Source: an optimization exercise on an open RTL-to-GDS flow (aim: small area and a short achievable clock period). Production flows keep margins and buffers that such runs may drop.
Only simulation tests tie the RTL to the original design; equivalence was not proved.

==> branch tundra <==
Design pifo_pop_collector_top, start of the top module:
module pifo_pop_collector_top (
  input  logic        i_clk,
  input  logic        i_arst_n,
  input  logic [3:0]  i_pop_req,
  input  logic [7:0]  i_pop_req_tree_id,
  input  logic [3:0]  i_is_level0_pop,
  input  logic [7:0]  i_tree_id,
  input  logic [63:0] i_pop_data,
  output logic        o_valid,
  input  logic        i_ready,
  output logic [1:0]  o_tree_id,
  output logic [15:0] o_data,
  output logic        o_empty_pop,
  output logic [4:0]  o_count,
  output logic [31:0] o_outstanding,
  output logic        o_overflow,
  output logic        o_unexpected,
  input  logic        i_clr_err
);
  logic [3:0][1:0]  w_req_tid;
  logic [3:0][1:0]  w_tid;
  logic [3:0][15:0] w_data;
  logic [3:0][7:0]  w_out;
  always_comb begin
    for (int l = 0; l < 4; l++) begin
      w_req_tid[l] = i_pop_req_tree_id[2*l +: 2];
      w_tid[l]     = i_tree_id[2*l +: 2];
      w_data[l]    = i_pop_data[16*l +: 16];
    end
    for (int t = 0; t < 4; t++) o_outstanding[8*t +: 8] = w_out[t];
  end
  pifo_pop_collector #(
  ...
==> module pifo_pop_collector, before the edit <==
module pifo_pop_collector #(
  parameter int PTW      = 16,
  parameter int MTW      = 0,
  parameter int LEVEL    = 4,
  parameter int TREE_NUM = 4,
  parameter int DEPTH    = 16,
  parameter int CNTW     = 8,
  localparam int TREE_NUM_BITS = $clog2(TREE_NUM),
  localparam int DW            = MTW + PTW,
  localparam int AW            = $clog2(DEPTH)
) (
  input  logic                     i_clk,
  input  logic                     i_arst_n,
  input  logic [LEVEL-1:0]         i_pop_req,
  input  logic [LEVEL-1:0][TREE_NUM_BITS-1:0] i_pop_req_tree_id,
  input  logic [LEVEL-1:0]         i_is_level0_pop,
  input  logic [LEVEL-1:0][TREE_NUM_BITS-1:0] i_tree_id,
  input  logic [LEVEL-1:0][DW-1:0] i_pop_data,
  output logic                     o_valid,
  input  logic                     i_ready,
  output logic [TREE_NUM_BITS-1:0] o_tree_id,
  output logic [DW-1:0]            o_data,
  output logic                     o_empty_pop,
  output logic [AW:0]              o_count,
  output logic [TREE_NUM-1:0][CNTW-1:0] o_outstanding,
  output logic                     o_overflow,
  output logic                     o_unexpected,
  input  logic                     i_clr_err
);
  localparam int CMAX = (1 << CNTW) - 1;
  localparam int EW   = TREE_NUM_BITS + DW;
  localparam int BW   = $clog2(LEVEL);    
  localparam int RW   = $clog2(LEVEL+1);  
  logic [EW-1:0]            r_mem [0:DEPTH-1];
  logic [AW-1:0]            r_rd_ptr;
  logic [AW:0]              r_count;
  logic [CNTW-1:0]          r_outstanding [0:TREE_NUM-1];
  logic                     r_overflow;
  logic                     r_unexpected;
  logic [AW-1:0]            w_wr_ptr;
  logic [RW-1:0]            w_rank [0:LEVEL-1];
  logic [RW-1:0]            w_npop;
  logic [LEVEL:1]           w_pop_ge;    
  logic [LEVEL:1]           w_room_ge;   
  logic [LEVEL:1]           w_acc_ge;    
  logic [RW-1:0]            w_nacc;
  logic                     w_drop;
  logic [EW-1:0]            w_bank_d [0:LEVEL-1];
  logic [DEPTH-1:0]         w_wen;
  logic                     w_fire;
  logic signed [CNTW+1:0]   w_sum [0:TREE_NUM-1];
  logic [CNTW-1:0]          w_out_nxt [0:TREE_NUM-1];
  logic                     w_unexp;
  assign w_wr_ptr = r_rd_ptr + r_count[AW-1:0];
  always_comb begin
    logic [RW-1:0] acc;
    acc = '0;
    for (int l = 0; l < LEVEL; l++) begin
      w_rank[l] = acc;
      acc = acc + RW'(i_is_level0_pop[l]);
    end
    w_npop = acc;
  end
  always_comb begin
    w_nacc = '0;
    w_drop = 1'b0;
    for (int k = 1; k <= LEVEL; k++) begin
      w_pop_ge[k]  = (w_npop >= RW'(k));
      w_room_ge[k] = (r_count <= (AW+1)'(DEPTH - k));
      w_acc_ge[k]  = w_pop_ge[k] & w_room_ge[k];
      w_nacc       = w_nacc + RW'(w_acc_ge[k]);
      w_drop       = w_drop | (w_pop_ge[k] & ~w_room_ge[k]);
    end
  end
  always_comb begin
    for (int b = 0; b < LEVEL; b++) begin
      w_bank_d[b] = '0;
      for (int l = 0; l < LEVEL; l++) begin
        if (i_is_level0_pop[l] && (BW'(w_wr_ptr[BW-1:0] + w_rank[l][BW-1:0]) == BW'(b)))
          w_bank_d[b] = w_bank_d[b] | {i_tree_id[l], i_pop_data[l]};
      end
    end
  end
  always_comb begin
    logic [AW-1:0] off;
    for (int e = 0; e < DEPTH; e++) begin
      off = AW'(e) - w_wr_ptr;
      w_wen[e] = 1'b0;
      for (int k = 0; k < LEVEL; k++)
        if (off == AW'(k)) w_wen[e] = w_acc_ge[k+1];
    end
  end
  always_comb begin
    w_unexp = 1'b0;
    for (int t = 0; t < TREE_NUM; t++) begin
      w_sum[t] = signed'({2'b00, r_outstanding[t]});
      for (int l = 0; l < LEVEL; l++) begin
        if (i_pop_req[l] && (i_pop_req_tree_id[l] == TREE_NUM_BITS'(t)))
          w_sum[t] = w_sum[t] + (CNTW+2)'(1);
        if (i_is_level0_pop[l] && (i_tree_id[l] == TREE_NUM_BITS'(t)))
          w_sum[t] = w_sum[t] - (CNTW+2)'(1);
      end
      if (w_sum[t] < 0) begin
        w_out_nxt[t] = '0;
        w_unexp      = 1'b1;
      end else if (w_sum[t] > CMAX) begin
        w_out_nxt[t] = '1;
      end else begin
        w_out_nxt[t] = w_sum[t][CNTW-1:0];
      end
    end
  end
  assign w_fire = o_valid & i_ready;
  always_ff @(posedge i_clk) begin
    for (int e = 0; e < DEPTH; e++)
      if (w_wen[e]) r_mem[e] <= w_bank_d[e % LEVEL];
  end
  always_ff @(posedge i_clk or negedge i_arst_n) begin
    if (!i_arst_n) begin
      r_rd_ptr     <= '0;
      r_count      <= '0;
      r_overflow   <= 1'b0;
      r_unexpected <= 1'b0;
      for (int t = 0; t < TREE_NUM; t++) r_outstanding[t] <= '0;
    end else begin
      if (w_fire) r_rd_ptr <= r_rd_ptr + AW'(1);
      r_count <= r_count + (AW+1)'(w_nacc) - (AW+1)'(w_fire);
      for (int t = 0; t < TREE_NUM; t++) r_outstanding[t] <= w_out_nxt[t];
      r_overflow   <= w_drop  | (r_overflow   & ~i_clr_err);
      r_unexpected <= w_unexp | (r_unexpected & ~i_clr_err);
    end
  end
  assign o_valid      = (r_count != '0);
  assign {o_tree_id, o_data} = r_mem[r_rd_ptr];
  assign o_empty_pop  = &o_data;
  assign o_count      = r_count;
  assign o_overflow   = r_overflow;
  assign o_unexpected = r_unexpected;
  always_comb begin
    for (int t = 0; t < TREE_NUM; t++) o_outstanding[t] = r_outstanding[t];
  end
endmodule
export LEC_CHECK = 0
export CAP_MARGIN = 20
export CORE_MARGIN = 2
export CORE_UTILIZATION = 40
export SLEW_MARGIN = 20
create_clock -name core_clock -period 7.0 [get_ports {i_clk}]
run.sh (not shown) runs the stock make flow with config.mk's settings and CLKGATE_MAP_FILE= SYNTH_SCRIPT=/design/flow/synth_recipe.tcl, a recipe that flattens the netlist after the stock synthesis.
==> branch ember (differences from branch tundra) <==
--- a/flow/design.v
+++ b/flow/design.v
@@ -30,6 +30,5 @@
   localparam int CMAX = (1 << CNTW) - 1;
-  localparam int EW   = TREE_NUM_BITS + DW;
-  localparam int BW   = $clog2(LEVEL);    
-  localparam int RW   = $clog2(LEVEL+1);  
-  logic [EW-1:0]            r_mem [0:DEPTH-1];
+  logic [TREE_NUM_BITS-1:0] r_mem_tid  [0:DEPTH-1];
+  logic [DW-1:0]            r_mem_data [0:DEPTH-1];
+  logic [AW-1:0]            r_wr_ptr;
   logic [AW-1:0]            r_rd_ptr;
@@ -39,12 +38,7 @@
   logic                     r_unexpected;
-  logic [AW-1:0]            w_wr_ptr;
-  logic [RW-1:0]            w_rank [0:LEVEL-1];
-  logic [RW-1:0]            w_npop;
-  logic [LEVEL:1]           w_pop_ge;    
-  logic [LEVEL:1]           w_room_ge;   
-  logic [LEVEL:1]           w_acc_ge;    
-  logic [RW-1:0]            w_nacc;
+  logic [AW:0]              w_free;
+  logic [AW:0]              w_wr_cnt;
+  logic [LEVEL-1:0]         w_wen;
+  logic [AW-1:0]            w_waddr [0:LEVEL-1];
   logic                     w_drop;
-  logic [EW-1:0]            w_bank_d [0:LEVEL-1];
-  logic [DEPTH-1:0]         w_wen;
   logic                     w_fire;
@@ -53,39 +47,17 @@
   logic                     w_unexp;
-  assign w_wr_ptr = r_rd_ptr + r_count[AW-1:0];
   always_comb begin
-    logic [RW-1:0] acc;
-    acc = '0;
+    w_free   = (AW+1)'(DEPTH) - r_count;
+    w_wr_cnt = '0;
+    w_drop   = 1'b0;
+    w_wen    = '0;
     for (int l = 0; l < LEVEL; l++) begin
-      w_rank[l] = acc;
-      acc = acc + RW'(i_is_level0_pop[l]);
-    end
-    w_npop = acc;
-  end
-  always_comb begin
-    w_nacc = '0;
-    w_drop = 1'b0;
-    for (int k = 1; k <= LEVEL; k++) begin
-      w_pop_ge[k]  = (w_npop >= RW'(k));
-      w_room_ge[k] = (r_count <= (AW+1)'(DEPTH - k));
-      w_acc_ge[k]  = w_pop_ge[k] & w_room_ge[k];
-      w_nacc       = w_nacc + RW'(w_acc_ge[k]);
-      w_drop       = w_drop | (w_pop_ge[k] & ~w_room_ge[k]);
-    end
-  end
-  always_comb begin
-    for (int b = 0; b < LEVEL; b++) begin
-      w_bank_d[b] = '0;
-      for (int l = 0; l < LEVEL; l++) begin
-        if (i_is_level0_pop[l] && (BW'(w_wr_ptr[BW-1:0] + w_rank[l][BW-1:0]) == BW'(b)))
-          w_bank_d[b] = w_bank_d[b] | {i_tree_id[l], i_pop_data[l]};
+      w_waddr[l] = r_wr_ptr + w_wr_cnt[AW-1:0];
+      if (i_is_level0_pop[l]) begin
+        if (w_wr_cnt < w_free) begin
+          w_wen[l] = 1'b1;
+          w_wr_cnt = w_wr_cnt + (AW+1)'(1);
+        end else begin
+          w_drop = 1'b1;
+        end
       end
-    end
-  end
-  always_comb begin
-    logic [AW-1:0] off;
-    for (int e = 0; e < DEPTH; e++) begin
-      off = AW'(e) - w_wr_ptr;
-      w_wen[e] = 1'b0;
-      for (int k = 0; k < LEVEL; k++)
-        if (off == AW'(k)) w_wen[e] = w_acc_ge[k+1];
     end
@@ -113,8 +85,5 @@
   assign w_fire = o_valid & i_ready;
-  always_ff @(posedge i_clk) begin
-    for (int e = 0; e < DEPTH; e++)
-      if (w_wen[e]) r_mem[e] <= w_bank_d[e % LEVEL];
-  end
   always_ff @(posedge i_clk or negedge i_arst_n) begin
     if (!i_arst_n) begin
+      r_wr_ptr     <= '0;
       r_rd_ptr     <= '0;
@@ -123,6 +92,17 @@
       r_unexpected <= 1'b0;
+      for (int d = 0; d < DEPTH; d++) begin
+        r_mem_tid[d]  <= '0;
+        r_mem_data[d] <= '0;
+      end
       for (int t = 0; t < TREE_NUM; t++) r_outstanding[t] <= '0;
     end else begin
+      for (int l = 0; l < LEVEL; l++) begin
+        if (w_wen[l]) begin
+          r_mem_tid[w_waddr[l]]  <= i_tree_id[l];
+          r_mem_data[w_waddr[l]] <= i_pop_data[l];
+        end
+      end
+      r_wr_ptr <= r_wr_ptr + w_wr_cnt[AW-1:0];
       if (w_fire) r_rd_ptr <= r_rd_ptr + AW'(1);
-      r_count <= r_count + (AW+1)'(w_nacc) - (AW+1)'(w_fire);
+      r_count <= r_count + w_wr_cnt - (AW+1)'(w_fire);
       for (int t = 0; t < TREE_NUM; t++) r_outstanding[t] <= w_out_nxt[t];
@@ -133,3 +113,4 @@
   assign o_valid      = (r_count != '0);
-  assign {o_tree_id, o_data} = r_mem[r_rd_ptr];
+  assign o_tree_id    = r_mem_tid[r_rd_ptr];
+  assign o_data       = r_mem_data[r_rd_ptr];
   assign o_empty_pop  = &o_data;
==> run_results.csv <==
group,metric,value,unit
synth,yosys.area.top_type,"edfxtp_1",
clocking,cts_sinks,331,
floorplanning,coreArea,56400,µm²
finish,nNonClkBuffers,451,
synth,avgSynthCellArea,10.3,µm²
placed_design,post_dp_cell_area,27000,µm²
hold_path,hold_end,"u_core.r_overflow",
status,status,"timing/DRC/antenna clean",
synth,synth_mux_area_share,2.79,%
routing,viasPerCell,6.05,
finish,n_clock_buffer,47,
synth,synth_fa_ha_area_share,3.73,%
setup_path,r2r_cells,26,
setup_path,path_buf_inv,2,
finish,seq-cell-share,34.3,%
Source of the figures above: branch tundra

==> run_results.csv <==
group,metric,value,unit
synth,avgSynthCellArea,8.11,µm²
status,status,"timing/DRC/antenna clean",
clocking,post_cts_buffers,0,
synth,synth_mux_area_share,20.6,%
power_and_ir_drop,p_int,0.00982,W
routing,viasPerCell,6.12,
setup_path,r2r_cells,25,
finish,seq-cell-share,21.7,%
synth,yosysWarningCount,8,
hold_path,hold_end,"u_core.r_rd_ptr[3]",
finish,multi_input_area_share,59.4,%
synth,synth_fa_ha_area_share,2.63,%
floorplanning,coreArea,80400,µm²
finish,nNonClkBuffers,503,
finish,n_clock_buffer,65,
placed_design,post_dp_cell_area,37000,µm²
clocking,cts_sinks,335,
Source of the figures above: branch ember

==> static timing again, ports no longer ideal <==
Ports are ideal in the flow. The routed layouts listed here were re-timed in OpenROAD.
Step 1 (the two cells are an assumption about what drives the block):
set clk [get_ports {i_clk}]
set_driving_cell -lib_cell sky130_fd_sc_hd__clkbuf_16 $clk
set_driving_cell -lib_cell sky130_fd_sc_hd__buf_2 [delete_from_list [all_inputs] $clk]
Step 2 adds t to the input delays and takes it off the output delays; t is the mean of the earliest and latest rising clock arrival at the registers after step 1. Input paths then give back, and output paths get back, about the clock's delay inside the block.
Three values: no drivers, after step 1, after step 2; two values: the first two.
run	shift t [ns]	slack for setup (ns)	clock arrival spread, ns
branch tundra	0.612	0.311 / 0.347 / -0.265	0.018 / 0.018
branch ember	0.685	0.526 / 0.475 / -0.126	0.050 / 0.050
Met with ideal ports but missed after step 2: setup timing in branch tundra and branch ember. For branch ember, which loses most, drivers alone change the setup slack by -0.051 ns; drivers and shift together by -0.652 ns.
---
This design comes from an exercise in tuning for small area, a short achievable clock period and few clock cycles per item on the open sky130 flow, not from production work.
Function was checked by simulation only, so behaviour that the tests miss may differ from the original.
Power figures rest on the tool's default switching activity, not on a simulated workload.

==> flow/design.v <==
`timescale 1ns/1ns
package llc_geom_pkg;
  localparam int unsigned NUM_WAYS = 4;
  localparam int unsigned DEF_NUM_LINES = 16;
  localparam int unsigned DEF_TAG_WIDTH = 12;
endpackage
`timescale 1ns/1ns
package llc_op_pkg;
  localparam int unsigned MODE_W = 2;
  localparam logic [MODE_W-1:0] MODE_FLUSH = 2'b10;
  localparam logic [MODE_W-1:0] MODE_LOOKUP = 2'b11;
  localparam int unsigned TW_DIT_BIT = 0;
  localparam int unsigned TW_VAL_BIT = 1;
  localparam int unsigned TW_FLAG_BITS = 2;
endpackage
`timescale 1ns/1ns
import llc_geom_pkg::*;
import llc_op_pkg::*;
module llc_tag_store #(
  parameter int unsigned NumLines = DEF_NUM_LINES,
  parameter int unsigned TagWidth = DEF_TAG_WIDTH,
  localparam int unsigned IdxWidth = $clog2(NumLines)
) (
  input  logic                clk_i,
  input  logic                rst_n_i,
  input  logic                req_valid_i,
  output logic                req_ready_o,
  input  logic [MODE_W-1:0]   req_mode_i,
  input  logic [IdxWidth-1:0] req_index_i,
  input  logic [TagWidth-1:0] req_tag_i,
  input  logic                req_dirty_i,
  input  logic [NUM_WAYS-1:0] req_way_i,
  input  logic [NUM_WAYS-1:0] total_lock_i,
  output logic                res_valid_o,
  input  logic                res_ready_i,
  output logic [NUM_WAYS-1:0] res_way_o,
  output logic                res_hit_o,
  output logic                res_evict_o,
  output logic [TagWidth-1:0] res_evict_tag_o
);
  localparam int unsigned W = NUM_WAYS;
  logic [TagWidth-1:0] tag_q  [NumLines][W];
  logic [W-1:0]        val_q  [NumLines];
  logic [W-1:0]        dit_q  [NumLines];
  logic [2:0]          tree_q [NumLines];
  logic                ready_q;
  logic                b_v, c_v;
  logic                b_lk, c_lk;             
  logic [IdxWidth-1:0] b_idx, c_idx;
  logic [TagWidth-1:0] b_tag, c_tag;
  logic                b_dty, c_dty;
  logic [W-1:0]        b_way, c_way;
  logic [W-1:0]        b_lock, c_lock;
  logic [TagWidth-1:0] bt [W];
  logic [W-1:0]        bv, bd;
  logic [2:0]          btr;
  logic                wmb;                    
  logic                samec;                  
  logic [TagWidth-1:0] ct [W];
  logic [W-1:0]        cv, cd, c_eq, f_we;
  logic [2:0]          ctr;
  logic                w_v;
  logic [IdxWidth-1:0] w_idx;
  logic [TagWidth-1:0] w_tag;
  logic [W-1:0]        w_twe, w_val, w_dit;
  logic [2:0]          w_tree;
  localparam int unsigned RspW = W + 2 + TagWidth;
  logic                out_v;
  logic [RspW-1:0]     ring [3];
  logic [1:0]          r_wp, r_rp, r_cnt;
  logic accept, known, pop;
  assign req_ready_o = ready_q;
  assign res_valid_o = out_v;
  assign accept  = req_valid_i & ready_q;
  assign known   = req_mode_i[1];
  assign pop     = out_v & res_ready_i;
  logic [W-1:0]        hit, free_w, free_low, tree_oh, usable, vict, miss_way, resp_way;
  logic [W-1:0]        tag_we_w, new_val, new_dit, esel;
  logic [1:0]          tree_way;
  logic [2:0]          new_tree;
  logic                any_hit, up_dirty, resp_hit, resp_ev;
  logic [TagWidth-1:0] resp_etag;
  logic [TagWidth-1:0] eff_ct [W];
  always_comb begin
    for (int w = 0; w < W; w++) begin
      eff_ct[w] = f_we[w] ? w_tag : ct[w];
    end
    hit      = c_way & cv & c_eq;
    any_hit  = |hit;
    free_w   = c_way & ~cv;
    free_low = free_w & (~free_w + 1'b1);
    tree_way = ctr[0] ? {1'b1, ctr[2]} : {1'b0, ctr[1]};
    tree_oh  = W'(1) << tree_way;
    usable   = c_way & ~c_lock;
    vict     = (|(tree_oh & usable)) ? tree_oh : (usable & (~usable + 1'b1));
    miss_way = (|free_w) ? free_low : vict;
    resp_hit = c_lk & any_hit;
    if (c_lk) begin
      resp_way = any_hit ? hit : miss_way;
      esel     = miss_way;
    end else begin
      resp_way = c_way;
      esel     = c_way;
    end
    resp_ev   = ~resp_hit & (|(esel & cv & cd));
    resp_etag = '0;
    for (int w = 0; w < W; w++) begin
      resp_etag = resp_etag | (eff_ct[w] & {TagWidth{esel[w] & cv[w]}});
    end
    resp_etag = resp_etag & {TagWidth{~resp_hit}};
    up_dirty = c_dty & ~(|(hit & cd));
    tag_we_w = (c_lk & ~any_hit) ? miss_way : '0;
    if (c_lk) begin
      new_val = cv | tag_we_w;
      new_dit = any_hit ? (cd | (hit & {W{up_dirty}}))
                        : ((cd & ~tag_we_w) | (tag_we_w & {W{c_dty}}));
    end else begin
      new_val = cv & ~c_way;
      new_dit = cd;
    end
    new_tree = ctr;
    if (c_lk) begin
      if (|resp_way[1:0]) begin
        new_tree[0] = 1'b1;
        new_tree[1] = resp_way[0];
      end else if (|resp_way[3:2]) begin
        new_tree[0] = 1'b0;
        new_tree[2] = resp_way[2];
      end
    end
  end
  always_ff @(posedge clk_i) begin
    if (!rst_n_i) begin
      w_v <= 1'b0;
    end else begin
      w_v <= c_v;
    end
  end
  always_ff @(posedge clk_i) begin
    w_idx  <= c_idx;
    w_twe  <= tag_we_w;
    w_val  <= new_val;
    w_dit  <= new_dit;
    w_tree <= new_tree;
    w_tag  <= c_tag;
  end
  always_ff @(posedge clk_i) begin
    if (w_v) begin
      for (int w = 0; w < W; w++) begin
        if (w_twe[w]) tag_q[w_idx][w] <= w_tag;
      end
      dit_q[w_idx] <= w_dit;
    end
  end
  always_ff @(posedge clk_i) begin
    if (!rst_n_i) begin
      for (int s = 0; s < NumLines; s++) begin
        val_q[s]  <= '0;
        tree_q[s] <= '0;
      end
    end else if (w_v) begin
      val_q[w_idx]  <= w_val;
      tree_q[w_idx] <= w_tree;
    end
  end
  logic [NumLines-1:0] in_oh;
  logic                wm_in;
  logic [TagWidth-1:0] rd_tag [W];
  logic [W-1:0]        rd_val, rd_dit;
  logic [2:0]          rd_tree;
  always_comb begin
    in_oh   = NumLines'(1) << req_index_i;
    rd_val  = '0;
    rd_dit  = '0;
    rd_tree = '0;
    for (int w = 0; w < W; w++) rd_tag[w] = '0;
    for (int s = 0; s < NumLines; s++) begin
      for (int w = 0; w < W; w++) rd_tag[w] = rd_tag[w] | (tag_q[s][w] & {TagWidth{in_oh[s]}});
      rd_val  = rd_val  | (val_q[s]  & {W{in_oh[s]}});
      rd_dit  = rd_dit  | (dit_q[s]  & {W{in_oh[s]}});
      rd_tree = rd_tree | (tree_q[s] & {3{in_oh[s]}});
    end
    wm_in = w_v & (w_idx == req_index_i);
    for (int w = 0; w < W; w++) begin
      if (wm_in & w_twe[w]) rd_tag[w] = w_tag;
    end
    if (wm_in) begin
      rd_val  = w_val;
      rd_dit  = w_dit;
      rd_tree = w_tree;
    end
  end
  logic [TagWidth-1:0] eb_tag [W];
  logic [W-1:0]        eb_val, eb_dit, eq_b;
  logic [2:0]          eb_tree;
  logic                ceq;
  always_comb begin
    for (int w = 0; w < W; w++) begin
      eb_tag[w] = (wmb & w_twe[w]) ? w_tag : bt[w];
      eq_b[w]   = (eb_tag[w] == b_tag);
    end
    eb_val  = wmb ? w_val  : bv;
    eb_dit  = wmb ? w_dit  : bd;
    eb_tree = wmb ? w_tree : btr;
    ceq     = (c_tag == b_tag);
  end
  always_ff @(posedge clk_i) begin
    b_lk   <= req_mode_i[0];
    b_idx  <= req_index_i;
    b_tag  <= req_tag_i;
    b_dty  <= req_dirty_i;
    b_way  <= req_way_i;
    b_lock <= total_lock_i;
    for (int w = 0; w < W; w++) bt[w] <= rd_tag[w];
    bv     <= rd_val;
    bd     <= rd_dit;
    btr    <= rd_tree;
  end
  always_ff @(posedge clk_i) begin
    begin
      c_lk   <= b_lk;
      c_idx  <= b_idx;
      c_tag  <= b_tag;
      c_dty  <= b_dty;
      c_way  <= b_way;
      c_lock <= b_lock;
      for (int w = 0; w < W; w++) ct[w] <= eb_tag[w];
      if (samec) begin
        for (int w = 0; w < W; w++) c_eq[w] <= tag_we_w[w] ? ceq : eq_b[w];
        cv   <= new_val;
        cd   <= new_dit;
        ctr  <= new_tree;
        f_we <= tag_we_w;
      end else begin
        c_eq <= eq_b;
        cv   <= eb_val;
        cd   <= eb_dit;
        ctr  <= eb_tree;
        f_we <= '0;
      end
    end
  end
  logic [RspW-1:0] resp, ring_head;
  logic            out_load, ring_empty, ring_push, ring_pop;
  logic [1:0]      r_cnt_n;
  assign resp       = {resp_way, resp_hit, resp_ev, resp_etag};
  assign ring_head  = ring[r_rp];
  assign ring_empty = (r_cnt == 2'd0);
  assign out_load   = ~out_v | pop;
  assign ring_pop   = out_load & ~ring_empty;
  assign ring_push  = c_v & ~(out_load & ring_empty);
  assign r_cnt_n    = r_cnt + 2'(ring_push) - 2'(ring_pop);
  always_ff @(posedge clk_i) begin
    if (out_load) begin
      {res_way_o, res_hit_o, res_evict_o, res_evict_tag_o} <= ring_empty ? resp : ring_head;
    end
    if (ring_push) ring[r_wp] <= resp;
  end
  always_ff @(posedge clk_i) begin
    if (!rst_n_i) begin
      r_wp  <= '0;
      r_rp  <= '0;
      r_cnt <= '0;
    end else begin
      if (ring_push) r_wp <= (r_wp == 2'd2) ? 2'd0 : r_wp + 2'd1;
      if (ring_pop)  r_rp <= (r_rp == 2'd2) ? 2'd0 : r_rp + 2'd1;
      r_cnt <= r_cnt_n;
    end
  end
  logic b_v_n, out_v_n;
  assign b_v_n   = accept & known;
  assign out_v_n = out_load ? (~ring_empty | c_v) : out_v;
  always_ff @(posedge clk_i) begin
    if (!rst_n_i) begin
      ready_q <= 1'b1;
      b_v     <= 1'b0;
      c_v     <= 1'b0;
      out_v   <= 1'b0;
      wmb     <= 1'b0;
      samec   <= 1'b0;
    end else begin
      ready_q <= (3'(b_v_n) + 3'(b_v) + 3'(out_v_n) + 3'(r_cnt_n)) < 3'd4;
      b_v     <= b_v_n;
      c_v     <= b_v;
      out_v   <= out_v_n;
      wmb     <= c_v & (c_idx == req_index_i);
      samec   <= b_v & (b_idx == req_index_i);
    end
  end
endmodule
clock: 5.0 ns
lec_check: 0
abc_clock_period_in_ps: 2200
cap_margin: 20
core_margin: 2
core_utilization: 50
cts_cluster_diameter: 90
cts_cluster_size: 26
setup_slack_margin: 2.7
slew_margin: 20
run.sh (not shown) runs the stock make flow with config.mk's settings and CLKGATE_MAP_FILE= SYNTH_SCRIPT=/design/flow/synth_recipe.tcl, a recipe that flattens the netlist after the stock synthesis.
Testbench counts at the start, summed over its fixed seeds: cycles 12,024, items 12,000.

What you should do ::
Read the entries and select each line where the word "usable" is found.

Exercise output ::
  logic [W-1:0]        hit, free_w, free_low, tree_oh, usable, vict, miss_way, resp_way;
    usable   = c_way & ~c_lock;
    vict     = (|(tree_oh & usable)) ? tree_oh : (usable & (~usable + 1'b1));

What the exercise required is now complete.